This is an optimization exercise on Yosys and OpenROAD, whose aim is small area and a short achievable clock period, not a production implementation. Only simulation tests tie the RTL to the original design; equivalence was not proved.

$ cat config.mk
export PLATFORM = sky130hd
export DESIGN_NAME = md_alu
export DESIGN_NICKNAME = md_alu
export VERILOG_FILES = /design/flow/design.v
export SDC_FILE = /design/flow/constraint.sdc
export NUM_CORES = 4
export LEC_CHECK = 0
export CAP_MARGIN = 20
export CORE_MARGIN = 2
export CORE_UTILIZATION = 40
export SLEW_MARGIN = 20
$ cat constraint.sdc
create_clock -name core_clock -period 105.0 [get_ports {clk}]
set_input_delay 21.0000 -clock core_clock [delete_from_list [all_inputs] [get_ports {clk}]]
set_output_delay 21.0000 -clock core_clock [all_outputs]
set_load 0.01 [all_outputs]
$ cat design.v
module md_alu #(
  parameter int WIDTH   = 32,
  parameter int MUL_LAT = 5,
  parameter int DIV_LAT = 10
) (
  input  logic             clk,
  input  logic             reset,
  input  logic [WIDTH-1:0] A,
  input  logic [WIDTH-1:0] B,
  input  logic [3:0]       ALUOp,
  output logic [WIDTH-1:0] res,
  input  logic [2:0]       MDOp,
  input  logic             start,
  output logic             busy,
  output logic [WIDTH-1:0] HI,
  output logic [WIDTH-1:0] LO
);
  localparam int SHW    = $clog2(WIDTH);
  localparam int MAXLAT = (MUL_LAT > DIV_LAT) ? MUL_LAT : DIV_LAT;
  localparam int CW     = $clog2(MAXLAT + 1);
  typedef enum logic [1:0] {IDLE, MUL, DIV} state_t;
  state_t           state_q, state_d;
  logic [CW-1:0]    cnt_q, cnt_d;
  logic [WIDTH-1:0] a_q, a_d, b_q, b_d;
  logic             sgn_q, sgn_d;
  logic [WIDTH-1:0] hi_q, hi_d, lo_q, lo_d;
  logic [SHW-1:0]   sh;
  assign sh = A[SHW-1:0];
  always_comb begin
    res = '0;
    case (ALUOp)
      4'b0000: res = A + B;
      4'b0001: res = A - B;
      4'b0010: res = A & B;
      4'b0011: res = A | B;
      4'b0100: res = {B[WIDTH/2-1:0], {(WIDTH/2){1'b0}}};
      4'b0101: res = A ^ B;
      4'b0110: res = ~(A | B);
      4'b0111: res = {{(WIDTH-1){1'b0}}, $signed(A) < $signed(B)};
      4'b1000: res = {{(WIDTH-1){1'b0}}, A < B};
      4'b1001: res = B << sh;
      4'b1010: res = B >> sh;
      4'b1011: res = $signed(B) >>> sh;
      default: res = '0;
    endcase
  end
  logic [2*WIDTH-1:0] a_ext, b_ext, prod;
  always_comb begin
    a_ext = sgn_q ? {{WIDTH{a_q[WIDTH-1]}}, a_q} : {{WIDTH{1'b0}}, a_q};
    b_ext = sgn_q ? {{WIDTH{b_q[WIDTH-1]}}, b_q} : {{WIDTH{1'b0}}, b_q};
    prod  = a_ext * b_ext;
  end
  logic [WIDTH-1:0] a_mag, b_mag, q_mag, r_mag, quo, rem;
  logic             div_zero;
  always_comb begin
    a_mag    = (sgn_q && a_q[WIDTH-1]) ? -a_q : a_q;
    b_mag    = (sgn_q && b_q[WIDTH-1]) ? -b_q : b_q;
    div_zero = (b_q == '0);
    q_mag    = div_zero ? '0 : a_mag / b_mag;
    r_mag    = div_zero ? '0 : a_mag % b_mag;
    quo      = (sgn_q && (a_q[WIDTH-1] ^ b_q[WIDTH-1])) ? -q_mag : q_mag;
    rem      = (sgn_q && a_q[WIDTH-1]) ? -r_mag : r_mag;
  end
  always_comb begin
    state_d = state_q;
    cnt_d   = cnt_q;
    a_d     = a_q;
    b_d     = b_q;
    sgn_d   = sgn_q;
    hi_d    = hi_q;
    lo_d    = lo_q;
    case (state_q)
      IDLE: begin
        if (start) begin
          case (MDOp)
            3'b001, 3'b010: begin
              state_d = MUL;
              cnt_d   = CW'(MUL_LAT);
              a_d     = A;
              b_d     = B;
              sgn_d   = (MDOp == 3'b001);
            end
            3'b011, 3'b100: begin
              state_d = DIV;
              cnt_d   = CW'(DIV_LAT);
              a_d     = A;
              b_d     = B;
              sgn_d   = (MDOp == 3'b011);
            end
            3'b101:  hi_d = A;
            3'b110:  lo_d = A;
            default: ;
          endcase
        end
      end
      MUL: begin
        cnt_d = cnt_q - CW'(1);
        if (cnt_q == CW'(1)) begin
          state_d      = IDLE;
          {hi_d, lo_d} = prod;
        end
      end
      DIV: begin
        cnt_d = cnt_q - CW'(1);
        if (cnt_q == CW'(1)) begin
          state_d = IDLE;
          if (!div_zero) begin
            hi_d = rem;
            lo_d = quo;
          end
        end
      end
      default: state_d = IDLE;
    endcase
  end
  always_ff @(posedge clk or posedge reset) begin
    if (reset) begin
      state_q <= IDLE;
      cnt_q   <= '0;
      a_q     <= '0;
      b_q     <= '0;
      sgn_q   <= 1'b0;
      hi_q    <= '0;
      lo_q    <= '0;
    end else begin
      state_q <= state_d;
      cnt_q   <= cnt_d;
      a_q     <= a_d;
      b_q     <= b_d;
      sgn_q   <= sgn_d;
      hi_q    <= hi_d;
      lo_q    <= lo_d;
    end
  end
  assign busy = (state_q != IDLE);
  assign HI   = hi_q;
  assign LO   = lo_q;
endmodule
$ cat run.sh
#!/bin/bash
# synth_recipe.tcl (not shown) runs the flow's synth.tcl, then flattens the netlist and writes it again
# the make line also repeats each setting of config.mk as NAME=value (left out here)
make -C /OpenROAD-flow-scripts/flow DESIGN_CONFIG=/design/flow/config.mk WORK_HOME=/design/flow/orfs CLKGATE_MAP_FILE= SYNTH_SCRIPT=/design/flow/synth_recipe.tcl finish
==> run_results.csv <==
group,metric,value,unit
critical_path,worstPathMaxFanout,41,
final_layout,utilization,0.429,
critical_path,critPathBufInv,22,
sta,max_freq,9.99,MHz
global_routing,grt_max_degree,91,
final_layout,multi_input_area,82500,um^2
cts,h-tree-depth,4,
critical_path,cp.arrival,100.54,ns
global_routing,grt_usage,0.362,
critical_path,path_depth,334,
final_layout,drive_gt1_frac,0.0511,
critical_path,r2r_slack,4.87,ns
yosys,synth.area.top_cells,"fa_1, ha_1, nand2_1, inv_1, dfrtp_1",
final_layout,nFillCells,23600,
drt,vias,91100,
drt,wl_per_cell,29.7,um
critical_path,r2r-start,"b_q[0]",
die,rows,177,
sta,setup_slack,4.87,ns
global_routing,antenna_found_initial,26,
critical_path,critPathCapture,"lo_q[30]",
critical_path,crit_slowest_cell,"nor4_1",
drt,ant_nets,0,
cts,clock_path_buffers,2,
critical_path,cp_data_required_time,105.41,ns
cts,clock_sinks,135,
die,fp.dieArea,238000,um^2
sta,slew_viol_final,0,
drt,post-route-drc-count,0,
global_routing,met3_usage,0.0847,
critical_path,rr_worst_depth,334,
yosys,synth_enable_flop_cells,0,
cts,cts-root-buf,"clkbuf_16",
cts,numCtsBuffers,17,
critical_path,worstSetupPathType,"flop to flop",
sta,fin_setup_tns,0,ns
global_routing,met1_usage,0.472,
critical_path,crit_path_start,"b_q[0]",
drt,vias_per_cell,6.20,
die,chipHeight,488,um
yosys,synth_top_area_share,0.309,
sta,hold_viol_final,0,
sta,setup_violations,0,
yosys,synth_ff_type,"dfrtp_1",
global_routing,grt_pass1_wl,632000,um
critical_path,worstReg2RegEnd,"lo_q[30]",
yosys,synth_cell_types,118,
yosys,synthArstFlopShare,1.00,
yosys,synth_area_leader_cell,"fa_1",
placement,dp_slack,7.68,ns
sta,worst_pin_slew,1.26,ns
final_layout,layout_commonest_cell,"nand2_1",
yosys,yosys_warnings,1,
yosys,synthCells,11800,
placement,routabilityCongestion,1.06,
cts,cts_tree,"done",
final_layout,area_growth,6.57,%
global_routing,busiest_layer,"met2",
final_layout,regArea,3430,um^2
yosys,synth_seq_cells,135,
sta,relSlewSlack,0.155,
critical_path,cp_common_cell,"ha_1",
critical_path,path_delay_family,"compound AO/OA/AOI/OAI gates",
die,fp.dieW,488,um
drt,drtIter0Drc,10700,
cts,clock_latency,0.50,ns
sta,fin_hold_ws,0.484,ns
placement,port_buffers,170,
yosys,synth_area_per_cell,7.94,um^2
sta,layout_min_cycle_time,100.13,ns
hold_path,hold_class,"flop to flop",
status,status,"timing/DRC/antenna clean",
yosys,syn_area,93500,um^2
yosys,ys_seq_area_frac,0.0361,
global_routing,grt-ovfl-total,0,
cts,clkTransAtPathRegs,0.09,ns
global_routing,grt_pass1_vias,91300,
yosys,syn_nets,14200,
drt,routed_wl,436000,um
critical_path,max_stage_delay,0.93,ns
sta,rsz0062_at_grt,"false",
critical_path,cp-start-kind,"flop",
global_routing,globalRouteMet2Util,0.554,
drt,drt_first_pass_iters,7,
die,ios,171,
final_layout,final_cell_mix,"nand2_1, inv_1, fa_1",
die,initial_utilization,0.402,
placement,place_hpwl,345000,um
run,cap_violations,0,
die,core,233000,um^2
sta,fin_worst_skew,0.0227,ns
cts,hold_buffers,0,
critical_path,cp-end-kind,"flop",
sta,post-route-period-util,0.954,
final_layout,finish.net_count,14100,
## metal layers
metal | vias up | part of all wire
li1 | 39000 | -
met1 | 45400 | 0.39
met2 | 5511 | 0.43
met3 | 1169 | 0.11
met4 | 24 | 0.069
met5 | - | 0.00037
## through the flow
step	cells	cell area, um^2
floorplan	11800	93500
global placement	14700	99000
detailed placement	14700	99000
CTS	14700	99600
global route	14700	99700
finish	14700	99700
## what timing repair did
item                                    4_1_cts  5_1_grt
resized for setup                             0        2
setup buffers                                 0        0
endpoints found under the setup margin        0        3
## cell type report
| class | count | area share |
|---|---|---|
| Antenna cell | 4 | 0.000100 |
| Sequential cell | 135 | 0.0344 |
| Tap cell | 3043 | 0.0382 |
| Timing Repair Buffer | 408 | 0.0348 |
| Clock buffer | 20 | 0.00448 |
| Clock inverter | 12 | 0.00118 |
| Multi-Input combinational cell | 9510 | 0.828 |
| Inverter | 1563 | 0.0589 |
## worst min-delay path by stage
stage,cells past startpoint,slack (ns),endpoint,from
detailed placement,2,0.47,hi_q[8],hi_q[8]
finish,2,0.48,lo_q[13],lo_q[13]
CTS,2,0.49,hi_q[8],hi_q[8]
global placement,2,0.47,hi_q[8],hi_q[8]
floorplan,1,0.49,state_q[1],state_q[1]
global route,2,0.52,lo_q[19],lo_q[19]
## state kept, by name, indices dropped and copies added, names as in the netlist
| signal | flops |
|---|---|
| lo_q | 32 |
| b_q | 32 |
| hi_q | 32 |
| state_q | 2 |
| sgn_q | 1 |
| a_q | 32 |
| cnt_q | 4 |
## worst min-delay path: cells and delay by family, from the launching register on
family | cells | cell delay (ns)
flip-flops | 1 | 0.34
AO/OA/AOI/OAI | 1 | 0.06
AND/OR/NAND/NOR | 1 | 0.05
## cells in the mapped netlist (85+ instances only)
master    number
xor2_1       210
nor2_1       848
nand3_1      196
a21o_1       236
mux2i_1       94
buf_1        116
nor2b_1       85
o31ai_1       96
clkbuf_1     429
ha_1         932
and2_1       367
o21a_1       136
a21oi_1      635
xnor2_1      367
and3_1        89
dfrtp_1      135
a31oi_1      113
nand2_1     1608
fa_1        1444
or3_1        104
inv_1       1553
nor3_1       191
o21ai_0      560
## cell families (layout without fill, tap and decap cells)
| logic type | Yosys count | in the layout | synth area share |
|---|---|---|---|
| flip-flops | 135 | 135 | 0.0361 |
| XOR/XNOR | 578 | 578 | 0.0542 |
| AND/OR/NAND/NOR | 3865 | 3865 | 0.192 |
| multiplexers | 142 | 142 | 0.0172 |
| adder cells (fa/ha/maj) | 2376 | 2376 | 0.434 |
| buffers and inverters | 2139 | 2003 | 0.0866 |
| other | 0 | 4 | 0 |
| AO/OA/AOI/OAI | 2549 | 2549 | 0.181 |

[port drivers added, routing unchanged]
The results above use ideal ports. As a check the final layout listed here was re-extracted and re-timed, cells and wires unchanged. Step 1 assumes that a clkbuf_16 drives the clock port and a buf_2 every other input. Step 2 also shifts input and output timing later by t, the mid clock arrival at the registers, as if the neighbouring blocks saw the same clock. a / b / c = ideal ports / drivers / drivers and shift; a / b = the first two.
shift t [ns]: 0.560
setup slack, ns: 4.866 / 4.866 / 4.866
latest minus earliest clock arrival (ns): 0.023 / 0.023
slew at the worst register clock pin (ns): 0.09 / 0.09
worst data-port slew with drivers (ns): 0.07
After both steps this run still meets setup and hold. For this run, drivers alone change the setup slack by 0.000 ns; drivers and shift together by 0.000 ns.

What to produce.
"export DESIGN_NAME = md_alu" marks the last line to print; print everything from the first line of the data through that line, unchanged, and nothing more.

Finished exercise.
This is an optimization exercise on Yosys and OpenROAD, whose aim is small area and a short achievable clock period, not a production implementation. Only simulation tests tie the RTL to the original design; equivalence was not proved.

$ cat config.mk
export PLATFORM = sky130hd
export DESIGN_NAME = md_alu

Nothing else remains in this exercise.